Lumilagro quedó en el centro del debate tras un mensaje en redes sociales. La histórica marca de termos defendió su estrategia de transformación para mantenerse competitiva en un mercado cada vez más exigente.
La empresa planteó una pregunta directa: “¿Preferirías pagar $100 mil más por un termo?”. El mensaje apuntó a explicar su decisión de reducir costos y adaptarse a las nuevas condiciones del mercado.
Lejos de ser una provocación vacía, la postura refleja un dilema real: precio accesible o producción ineficiente.
Competitividad o precios inaccesibles: el dilema del mercado
Lumilagro explicó que su reconversión busca garantizar su continuidad. La empresa dejó de producir parte de sus termos en el país para enfocarse en la importación y así ofrecer productos más competitivos.

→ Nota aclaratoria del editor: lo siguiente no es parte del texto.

`src/rtl/mic1_pkg.sv`:
```
// Shared types for the MIC-1 memory arbiter.
//   state_t : arbiter FSM states (IDLE, ISSUE, WAIT, ACK)
//   port_t  : requester select (PORT_CPU, PORT_DBG)
//   rr_pick : two-way round-robin pick given the previously granted port
package mic1_pkg;

  typedef enum logic [1:0] {
    IDLE  = 2'd0,
    ISSUE = 2'd1,
    WAIT  = 2'd2,
    ACK   = 2'd3
  } state_t;

  typedef enum logic {
    PORT_CPU = 1'b0,
    PORT_DBG = 1'b1
  } port_t;

  localparam int MAX_MEM_LAT = 4;

  // On a tie the port that did not win last time gets the slot.
  function automatic port_t rr_pick(input logic req_cpu, input logic req_dbg,
                                    input port_t last);
    port_t p;
    if (req_cpu && req_dbg) p = (last == PORT_CPU) ? PORT_DBG : PORT_CPU;
    else if (req_cpu)       p = PORT_CPU;
    else                    p = PORT_DBG;
    return p;
  endfunction

endpackage

```
`src/rtl/mic1_mem_arbiter_rr_arb2.sv`:
```
// rr_arb2: two-requester round-robin arbiter.
//   clk, rst_n       : clock, async active-low reset
//   req_cpu, req_dbg : eligible requests (already qualified by the caller)
//   accept           : caller takes the current grant this cycle
//   gnt_vld, gnt     : a grant is available / which port it goes to
// last_grant only moves when a grant is accepted, so a grant offered while
// the FSM is busy does not disturb fairness.
module rr_arb2
  import mic1_pkg::*;
(
  input  logic  clk,
  input  logic  rst_n,
  input  logic  req_cpu,
  input  logic  req_dbg,
  input  logic  accept,
  output logic  gnt_vld,
  output port_t gnt
);

  port_t last_grant;

  always_comb begin
    gnt_vld = req_cpu | req_dbg;
    gnt     = rr_pick(req_cpu, req_dbg, last_grant);
  end

  // Resets to debug so the CPU wins the first tie.
  always_ff @(posedge clk or negedge rst_n) begin
    if (!rst_n)                  last_grant <= PORT_DBG;
    else if (accept && gnt_vld)  last_grant <= gnt;
  end

endmodule

```
`src/rtl/mic1_mem_arbiter.sv`:
```
// mic1_mem_arbiter: shares one single-port main memory between the MIC-1 CPU
// and the UART debug/loader port.
//   cpu_req/we/addr/wdata -> cpu_ack (1-cycle pulse), cpu_rdata (held)
//   dbg_req/we/addr/wdata -> dbg_ack (1-cycle pulse), dbg_rdata (held)
//   dbg_halt              : blocks new CPU grants (in-flight CPU access completes)
//   mem_en/we/addr/wdata  : one-cycle memory strobe per transaction
//   mem_rdata             : read data, valid MEM_LAT cycles after mem_en
//   busy                  : high whenever the FSM is not IDLE
// Read: IDLE -> ISSUE -> WAIT x MEM_LAT -> ACK. Write: IDLE -> ISSUE -> ACK.
module mic1_mem_arbiter
  import mic1_pkg::*;
#(
  parameter int ADDR_W  = 8,
  parameter int DATA_W  = 32,
  parameter int MEM_LAT = 1
)(
  input  logic              clk,
  input  logic              rst_n,
  input  logic              cpu_req,
  input  logic              cpu_we,
  input  logic [ADDR_W-1:0] cpu_addr,
  input  logic [DATA_W-1:0] cpu_wdata,
  output logic              cpu_ack,
  output logic [DATA_W-1:0] cpu_rdata,
  input  logic              dbg_req,
  input  logic              dbg_we,
  input  logic [ADDR_W-1:0] dbg_addr,
  input  logic [DATA_W-1:0] dbg_wdata,
  output logic              dbg_ack,
  output logic [DATA_W-1:0] dbg_rdata,
  input  logic              dbg_halt,
  output logic              mem_en,
  output logic              mem_we,
  output logic [ADDR_W-1:0] mem_addr,
  output logic [DATA_W-1:0] mem_wdata,
  input  logic [DATA_W-1:0] mem_rdata,
  output logic              busy
);

  localparam logic [2:0] LAT_LAST = 3'(MEM_LAT - 1);

  state_t            state, state_nxt;
  port_t             gnt, gnt_q;
  logic              gnt_vld, accept, cpu_elig, wait_last;
  logic              we_q;
  logic [ADDR_W-1:0] addr_q;
  logic [DATA_W-1:0] wdata_q, cpu_rdata_q, dbg_rdata_q;
  logic [2:0]        wait_cnt;

  assign cpu_elig  = cpu_req & ~dbg_halt;
  assign wait_last = (wait_cnt == LAT_LAST);

  rr_arb2 u_arb (
    .clk     (clk),
    .rst_n   (rst_n),
    .req_cpu (cpu_elig),
    .req_dbg (dbg_req),
    .accept  (accept),
    .gnt_vld (gnt_vld),
    .gnt     (gnt)
  );

  always_ff @(posedge clk or negedge rst_n) begin
    if (!rst_n) state <= IDLE;
    else        state <= state_nxt;
  end

  always_comb begin
    state_nxt = state;
    accept    = 1'b0;
    case (state)
      IDLE: begin
        if (gnt_vld) begin
          accept    = 1'b1;
          state_nxt = ISSUE;
        end
      end
      ISSUE:   state_nxt = we_q ? ACK : WAIT;
      WAIT:    if (wait_last) state_nxt = ACK;
      ACK:     state_nxt = IDLE;
      default: state_nxt = IDLE;
    endcase
  end

  // Transaction fields are frozen at grant; later input changes are ignored.
  always_ff @(posedge clk or negedge rst_n) begin
    if (!rst_n) begin
      gnt_q   <= PORT_CPU;
      we_q    <= 1'b0;
      addr_q  <= '0;
      wdata_q <= '0;
    end else if (accept) begin
      gnt_q <= gnt;
      if (gnt == PORT_CPU) begin
        we_q    <= cpu_we;
        addr_q  <= cpu_addr;
        wdata_q <= cpu_wdata;
      end else begin
        we_q    <= dbg_we;
        addr_q  <= dbg_addr;
        wdata_q <= dbg_wdata;
      end
    end
  end

  always_ff @(posedge clk or negedge rst_n) begin
    if (!rst_n)               wait_cnt <= '0;
    else if (state == ISSUE)  wait_cnt <= '0;
    else if (state == WAIT)   wait_cnt <= wait_cnt + 3'd1;
  end

  // Capture on the last WAIT cycle, which is exactly MEM_LAT after ISSUE.
  always_ff @(posedge clk or negedge rst_n) begin
    if (!rst_n) begin
      cpu_rdata_q <= '0;
      dbg_rdata_q <= '0;
    end else if (state == WAIT && wait_last) begin
      if (gnt_q == PORT_CPU) cpu_rdata_q <= mem_rdata;
      else                   dbg_rdata_q <= mem_rdata;
    end
  end

  assign mem_en    = (state == ISSUE);
  assign mem_we    = mem_en & we_q;
  assign mem_addr  = addr_q;
  assign mem_wdata = wdata_q;
  assign busy      = (state != IDLE);
  assign cpu_ack   = (state == ACK) && (gnt_q == PORT_CPU);
  assign dbg_ack   = (state == ACK) && (gnt_q == PORT_DBG);
  assign cpu_rdata = cpu_rdata_q;
  assign dbg_rdata = dbg_rdata_q;

endmodule
```
`config.mk`:
```
export PLATFORM = sky130hd
export DESIGN_NAME = mic1_mem_arbiter
export DESIGN_NICKNAME = d
export VERILOG_FILES = /design/src/rtl/mic1_pkg.sv /design/src/rtl/mic1_mem_arbiter_rr_arb2.sv /design/src/rtl/mic1_mem_arbiter.sv
export SDC_FILE = /design/constraint.sdc
export NUM_CORES = 1
export LEC_CHECK = 0
export BUFFER_PORTS_ARGS = -buffer_cell sky130_fd_sc_hd__buf_2
export CAP_MARGIN = 5
export CORE_ASPECT_RATIO = 1.1
export CORE_MARGIN = 5
export CORE_UTILIZATION = 48
export CTS_BUF_LIST = sky130_fd_sc_hd__clkbuf_8
export CTS_CLUSTER_SIZE = 10
export DETAILED_ROUTE_END_ITERATION = 12
export PLACE_DENSITY = 0.82
export SLEW_MARGIN = 10
export SYNTH_ARGS = -nofsm -noshare
export SYNTH_HDL_FRONTEND = slang
export SYNTH_SLANG_ARGS = --single-unit
```
`constraint.sdc`:
```
create_clock -name clk -period 2.27 [get_ports clk]
set_input_delay 0.3405 -clock clk [delete_from_list [all_inputs] [get_ports clk]]
set_output_delay 0.3405 -clock clk [all_outputs]
set_load 0.005 [all_outputs]
```
---- Yosys cells after proc, flatten, opt, wreduce, memory -nomap -nowiden ----
Index checks and enable logic that the tools add are counted.
W data, S select, Z words.
word-level totals
  register bits after elaboration ......... 112
  logic and storage cells ................. 46
  output and inout port bits .............. 109
operators by class
  add/sub/neg operators ................... 1
  multiplexer cells ....................... 14
  bitwise logic cells ..................... 5
  reductions and logical operators ........ 12
  eq/ne operators ......................... 5
operators with widths
  cell                   number
  $mux W32               1
  $mux W8                1
  $pmux W2 S4            1
  $mux W1                7
  $mux W3                2
  $reduce_and A2 Y1      3
  $logic_and A1 B1 Y1    5
  $eq A2 B2 Y1 const B   2
  $mux W2                2
  $reduce_bool A2 Y1     2
  $add A3 B1 Y3 const B  1
  $logic_not A3 Y1       1
  $and A1 B1 Y1          2
  $eq A2 B1 Y1 const B   1
  $logic_not A2 Y1       1
  $ne A2 B1 Y1 const B   1
  $ne A2 B2 Y1 const B   1
  $not A1 Y1             2
  $or A1 B1 Y1           1

---- Longest topological paths before layout ----
Gate-level depths: netlist of run 1.
  depth after elaboration ................. 6
  depth in mapped cells ................... 6
  depth with buffers taken out ............ 6

---- By module ----
Synthesis of run 1 repeated with hierarchy kept, for this count alone.
second synthesis, totals
  cell total of the unflattened synthesis .. 361
  area, all modules ....................... 4,723.3 µm²
by module, submodules not included
  module            cells an instance  instances  area each (µm²)
  mic1_mem_arbiter  355                1          4,670.7
  rr_arb2           6                  1          52.6

---- Least setup slack after synthesis of run 1 ----
No wires, ideal clock.
  path kind ............................... reg-to-reg
  from .................................... register wait_cnt[0]
  to ...................................... register cpu_rdata_q[10] (netlist: cpu_rdata[10])
  library setup time ...................... 0.125 ns
  period minus slack after synthesis ...... 1.643 ns
  data required time ...................... 2.145 ns
  cell stages (with the launch flop) ...... 7
  setup slack ............................. 0.627 ns
  data arrival time ....................... 1.518 ns
  path through ............................ dfrtp_1 -> inv_1 -> ha_1 -> nand2b_4 -> nor3b_4 -> buf_6 -> mux2_2
on the way
  cells in the longest elaborated chain, start to end .. 3
ends and longest elaborated chain
  element                      line                     source
  start: declaration           mic1_mem_arbiter.sv:48   logic [2:0] wait_cnt;
  start signal: assignment     mic1_mem_arbiter.sv:109  else if (state == WAIT) wait_cnt <= wait_cnt + 3'd1;
  $logic_not A3 Y1             mic1_mem_arbiter.sv:51   assign wait_last = (wait_cnt == LAT_LAST);
  $logic_and A1 B1 Y1          mic1_mem_arbiter.sv:117  end else if (state == WAIT && wait_last) begin
  $reduce_and A2 Y1 (no line)  n/a
  end signal: assignment       mic1_mem_arbiter.sv:118  if (gnt_q == PORT_CPU) cpu_rdata_q <= mem_rdata;
  end: declaration             mic1_mem_arbiter.sv:47   logic [DATA_W-1:0] wdata_q, cpu_rdata_q, dbg_rdata_q;
Every way passes these cells.
A chain may end at the register's enable or synchronous reset.

---- Worst setup path in the final report of run 1 ----
  from .................................... register state[0]
  to ...................................... register dbg_rdata_q[12] (netlist: dbg_rdata[12])
on the way
  cells in the longest elaborated chain, start to end .. 3
ends and longest elaborated chain
  element                      line                     source
  start: declaration           mic1_mem_arbiter.sv:42   state_t state, state_nxt;
  start signal: assignment     mic1_mem_arbiter.sv:65   else state <= state_nxt;
  $eq A2 B2 Y1                 mic1_mem_arbiter.sv:117
  $logic_and A1 B1 Y1          mic1_mem_arbiter.sv:117
  $reduce_and A2 Y1 (no line)  n/a
  end signal: assignment       mic1_mem_arbiter.sv:119  else dbg_rdata_q <= mem_rdata;
  end: declaration             mic1_mem_arbiter.sv:47
Every way passes these cells.

==> impl_results.md, run 1 <==
* Outcome: complete, no violations
* R2R depth at 5
* Post_cts resized at 0
* Synth Instances at 360
* Fin cells at 714
* Top cell type by total area after synthesis: dfrtp_1
* Most common cell after layout, fill and taps aside: buf_2
* Die footprint at 12000 um2
* H-tree depth at 3
* Sequential share of power at 44.9%
* DR vias at 3479
* Postcts setup bufs at 0
* Syn Area/Cell at 13.21 um2
* Kind of critical path: flop to flop
* Initial antenna violation count at 0
* DRC at 0
* CTS Root Cell: clkbuf_8
* Syn Std Cell Area at 4755 um2
* Total gr overflow at 0
* Latest clock arrival within the worst-skew pair at 0.38 ns
* CTS tree: built
* Routed len/inst at 15.47 um
* Die H at 114.4 um
* Die Wd at 104.9 um
* M1 GR Usage at 23.66%
* Worst setup SP type: flop
* Largest net degree at the start of global routing at 45
* Met3 Use GR at 4.907%
* R2r setup slk at 0.49 ns
* CP max-delay cell: dfrtp_1
* Combinational share of power at 38.2%
* Post-synth top area share at 58.42%
* Leakage at 3.250 nW
* Placed wire-length estimate at 8778 um
* Met2 GRT Util at 30.23%
* Placed Instances at 697
* ANT nets after route at 0
* Starting density of the core at 48.54%
* Hold Crit Depth at 2
* Post-synth EDFFs at 0
* Final Hold Viols at 0
* CP Cell Sequence: inv_1 > ha_1 > nand4_2 > buf_4 > mux2_2
* Period minus WS final at 1.781 ns
* Gr usage total at 18.46%
* Crit path DAT at 2.03 ns
* Clk pwr share at 16.9%
* Switching part of the total at 32.71%
* Crit end category: flop
* Register area share after synthesis at 58.97%
* Worst slew pin tran at 0.4916 ns
* Drt first-iter violations at 113
* Relative slew slack at 67.10%
* Yosys cell types at 29
* YS warnings at 0
* Async SR Flop Fraction at 100.0%
* Cts hold-fix bufs at 1
* CP top delay family: buffers and inverters
* Pwr/cell area at 1233 nW/um2
* Boundary Pins at 228
* Post-layout nets at 714
* Row count at 38
* Most frequent cells in the layout: 226 x buf_2, 111 x dfrtp_1, 58 x mux2_2
* Setup TNS at 0 ns
* Antenna cells at 0
* Placer Congestion at 0.7884
* Maxcap violations at 0
* RSZ-0062 raised after global routing: false
* Maximum fanout along the worst path at 32
* Final max-slew violation count at 0
* Final period util at 78.46%
* VDD IR max at 0.5112 mV
* Final core utilization at 64.00%
* Hold Path End: dbg_rdata[14]$_DFFE_PN0P_
* #FFs+latches synth at 112
* Psw at 2.529 mW
* Vias in the first global route at 3671
* Global-route wire length before repair at 17910 um
* Worst R2R Start: state[0]$_DFFE_PN0P_
* Final Setup Violations at 0
* R2r endpoint: dbg_rdata[12]$_DFFE_PN0P_
* Initial DRT Pass Iterations at 4
* CTS Sinks at 112
* Worst path buffer plus inverter count at 2
* Port Buffers at 227
* Filler instances at 763
* GR peak layer: met2
* Layout area overhead at 31.84%
* Syn nets at 485
* Clk buf depth at 2
* Most used DFF post-synth: dfrtp_1
* Core area at 9794 um2
* Worst hold start: mem_rdata[14]
* Cell Int Power at 5.203 mW
* Drt total wl at 11050 um
* Min Hold Slack at 0.1981 ns
* Maximum clock frequency at 561.5 MHz
* DR vias/cell at 4.873
* Hold WC Path Type: input port to flop
* Top cells by area, synth: dfrtp_1 58%, mux2_2 14%, mux2i_1 8.6%
* Share of layout cells above drive strength 1 at 53.37%
* TritonCTS buffer count at 9
* Reg clk slew, reported paths at 0.12 ns
* Slowest stage delay, CP at 0.45 ns
* WP data required at 2.52 ns
* Clock Skew at 0.02293 ns
## worst reg2reg max path, cell delays in order, from the launching register on
cell and delay (ns):
dfrtp_1 0.45, inv_1 0.09, ha_1 0.26, nand4_2 0.10, buf_4 0.38, mux2_2 0.41
## cell usage after synthesis, types with 2 or more instances
| library cell | n |
|---|---|
| a21oi_1 | 5 |
| and2_1 | 2 |
| buf_2 | 3 |
| buf_6 | 5 |
| buf_8 | 3 |
| clkbuf_1 | 8 |
| dfrtp_1 | 111 |
| ha_1 | 6 |
| inv_1 | 7 |
| mux2_1 | 8 |
| mux2_2 | 58 |
| mux2i_1 | 41 |
| nand2_1 | 43 |
| nor2_1 | 4 |
| o21ai_0 | 5 |
| o21ai_1 | 38 |
## power groups by stage
stage	combinational [mW]	clock, mW	sequential (mW)
2_1_floorplan	1.49	0	3.54
3_3_place_gp	2.87	0	3.46
3_5_place_dp	3.03	0	3.51
4_1_cts	3.02	1.35	3.48
5_1_grt	3.30	1.43	3.61
6_report	2.95	1.31	3.47
## cell type report
class,count,area (um2),area share [%]
flip-flops and latches,112,2804,44.73
repair buffers,237,1266,20.20
clock buffers,10,137.6,2.196
multi-input cells,222,1793,28.60
well taps,120,150.1,2.395
inverters,7,26.28,0.4192
clock inverters,6,91.34,1.457
## metal layers
layer	part of all wire (%)	wire length (um)	up-vias
li1	-	-	1698
met1	41	4549	1599
met2	47	5244	169
met3	9.6	1064	13
met4	1.7	186	0
met5	0	0	-
## flip-flops by register name, indices dropped and copies added (netlist names)
name	count
dbg_rdata	32
mem_addr	8
we_q	1
u_arb.last_grant	1
cpu_rdata	32
mem_wdata	32
gnt_q	1
state	2
wait_cnt	3
## worst max path at each step
| stage | slack (ns) | cells past startpoint | to | start |
|---|---|---|---|---|
| 2_1_floorplan | 0.63 | 6 | cpu_rdata[10]$_DFFE_PN0P_ | wait_cnt[0]$_DFFE_PN0P_ |
| 3_3_place_gp | 0.57 | 5 | dbg_rdata[10]$_DFFE_PN0P_ | state[0]$_DFFE_PN0P_ |
| 3_5_place_dp | 0.49 | 5 | dbg_rdata[13]$_DFFE_PN0P_ | state[0]$_DFFE_PN0P_ |
| 4_1_cts | 0.47 | 4 | busy | state[0]$_DFFE_PN0P_ |
| 5_1_grt | 0.40 | 5 | dbg_rdata[12]$_DFFE_PN0P_ | state[0]$_DFFE_PN0P_ |
| 6_report | 0.49 | 5 | dbg_rdata[12]$_DFFE_PN0P_ | state[0]$_DFFE_PN0P_ |
## cell families after synthesis
family | count (synthesis) | synth area share, %
multiplexers | 107 | 24.26
AND/OR/NAND/NOR | 56 | 5.605
AO/OA/AOI/OAI | 53 | 5.947
buffers and inverters | 26 | 3.631
adder cells (fa/ha/maj) | 6 | 1.579
flip-flops | 112 | 58.97
## metrics by stage
stage               worst slack (ns)  total power, mW  cell area, um2
floorplan                     0.6273            5.033            4755
global placement              0.5716            6.328            6030
detailed placement            0.4928            6.537            6030
CTS                           0.4745            7.856            6269
global route                  0.4012            8.345            6269
finish                        0.4891            7.732            6269
Power figures use the tool's default switching activity.
==> run 2: changes to the inputs <==
ABC_AREA = 1   (was not set)
CORE_UTILIZATION = 49   (was 48)
clock period = 1.7 ns   (was 2.27 ns; I/O delays follow)
==> impl_results.md, run 2 <==
* Wire length on met1 at 5615 um (+23%)
* Die footprint at 12630 um2 (+5.3%)
* Final period util at 94.35%
* Register area at 2804 um2 (unchanged)
* Most frequent cells in the layout: 226 x buf_2, 200 x nand2_1, 129 x inv_1
* Pwr/cell area at 1613 nW/um2 (+31%)
* Placer Congestion at 0.8216 (+4.2%)
* Most common library cells after synthesis: 200 x nand2_1, 129 x inv_1, 111 x dfrtp_1, 87 x nand3_1, 68 x o21ai_0
* Syn Std Cell Area at 5136 um2 (+8.0%)
* Drt first-iter violations at 249 (+120%)
* Most used DFF post-synth: dfrtp_1
* CTS Sinks at 112 (unchanged)
* Drt total wl at 13720 um (+24%)
* CTS tree: built
* DR vias/cell at 4.671 (-4.1%)
* Final Setup Violations at 0 (unchanged)
* Maxcap violations at 0 (unchanged)
* Clock Skew at 0.02023 ns (-0.002703 ns)
* Die H at 117.4 um (+2.6%)
* Register area share after synthesis at 54.59% (-4.4 points)
* Worst setup SP type: flop
* Routed len/inst at 13.50 um (-13%)
* CTS Root Cell: clkbuf_8
* DP Area at 6472 um2 (+7.3%)
* Clk buf depth at 2 (unchanged)
* Global-route wire length before repair at 22220 um (+24%)
* Fin cells at 1016 (+42%)
* Port Buffers at 227 (unchanged)
* Placed Instances at 999 (+43%)
* Post-synth EDFFs at 0 (unchanged)
* DRC at 0 (unchanged)
* Post-layout nets at 993 (+39%)
* Post-layout instance area at 6695 um2 (+6.8%)
* Post-synth top area share at 54.08% (-4.3 points)
* Crit path DAT at 1.35 ns (-0.68 ns)
* Top cells by area, synth: dfrtp_1 54%, nand2_1 15%, inv_1 9.4%
* Final max-slew violation count at 0 (unchanged)
* Outcome: complete, no violations
* Row count at 39 (+2.6%)
* Yosys cell types at 21 (-28%)
* Async SR Flop Fraction at 100.0% (unchanged)
* Antenna cells at 0 (unchanged)
* Vias in the first global route at 4653 (+27%)
* Worst slew pin tran at 0.4051 ns (-0.08650 ns)
* Final core utilization at 64.72% (+0.72 points)
* Syn Area/Cell at 7.938 um2 (-40%)
* Multi-input logic area at 1694 um2 (-5.5%)
* Synth Instances at 647 (+80%)
* #FFs+latches synth at 112 (unchanged)
* DR vias at 4746 (+36%)
* Placed wire-length estimate at 10220 um (+16%)
* Count leader, synth: nand2_1
* Maximum fanout along the worst path at 5 (-84%)
* Largest net degree at the start of global routing at 65 (+44%)
* H-tree depth at 3 (unchanged)
* Wire length on met3 at 690 um (-35%)
* Layout area overhead at 30.35%
* Total gr overflow at 0 (unchanged)
* TritonCTS buffer count at 9 (unchanged)
* Gr usage total at 21.59% (+3.1 points)
* ANT nets after route at 0 (unchanged)
* Leakage at 4.108 nW (+26%)
* RSZ-0062 raised after global routing: false
* WP data required at 1.44 ns (-1.08 ns)
* Reg clk slew, reported paths at 0.12 ns (about the same)
* Top cell type by total area after synthesis: dfrtp_1
* Period minus WS final at 1.604 ns
* VDD IR max at 0.7439 mV (+46%)
* Maximum clock frequency at 623.5 MHz
* Highest Signal Layer: met4
* Boundary Pins at 228 (unchanged)
* R2r setup slk at 0.16 ns (-0.33 ns)
* YS warnings at 0 (unchanged)
* Final Hold Viols at 0 (unchanged)
* Min Hold Slack at 0.1351 ns (-0.06297 ns)
* Hold WC Path Type: input port to flop
* Initial antenna violation count at 0 (unchanged)
* Filler instances at 937 (+23%)
* Latest clock arrival within the worst-skew pair at 0.37 ns (about the same)
* Kind of critical path: flop to output port
* Setup TNS at 0 ns (unchanged)
* Core area at 10340 um2 (+5.6%)
* Syn nets at 772 (+59%)
* Crit end category: output port
* Relative slew slack at 72.99% (+5.9 points)
* Initial DRT Pass Iterations at 4 (unchanged)
* Starting density of the core at 49.65% (+1.1 points)
* Met2 wire len at 7017 um (+34%)
* Share of layout cells above drive strength 1 at 30.70% (-23 points)
* Die Wd at 107.6 um (+2.6%)
* Most common cell after layout, fill and taps aside: buf_2
run 2: changes by cell type after synthesis, moves of 3 or more:
cell,change
nand2_1,+157
inv_1,+122
nand3_1,+87
o21ai_0,+63
mux2_2,-58
mux2i_1,-41
o21ai_1,-38
buf_2,+20
mux2_1,-8
buf_6,-5
a21oi_1,-4
buf_1,+3
buf_8,-3
nor2_1,-3
run 2: cells by family after synthesis:
kind of cell / Yosys count / synth area share, %
AND/OR/NAND/NOR: 294 / 24.14
buffers and inverters: 163 / 12.47
flip-flops: 112 / 54.59
AO/OA/AOI/OAI: 71 / 7.162
adder cells (fa/ha/maj): 6 / 1.462
XOR/XNOR: 1 / 0.1706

Sin estos cambios, los precios hubieran sido mucho más altos. En un contexto económico complejo, eso habría reducido aún más las ventas.
El mensaje de la compañía fue claro: adaptarse o desaparecer.
Una transformación necesaria para sobrevivir

La reconversión no es nueva. Lumilagro ya había atravesado cambios similares en su historia. En los años 70, la empresa dejó atrás procesos manuales para automatizar su producción.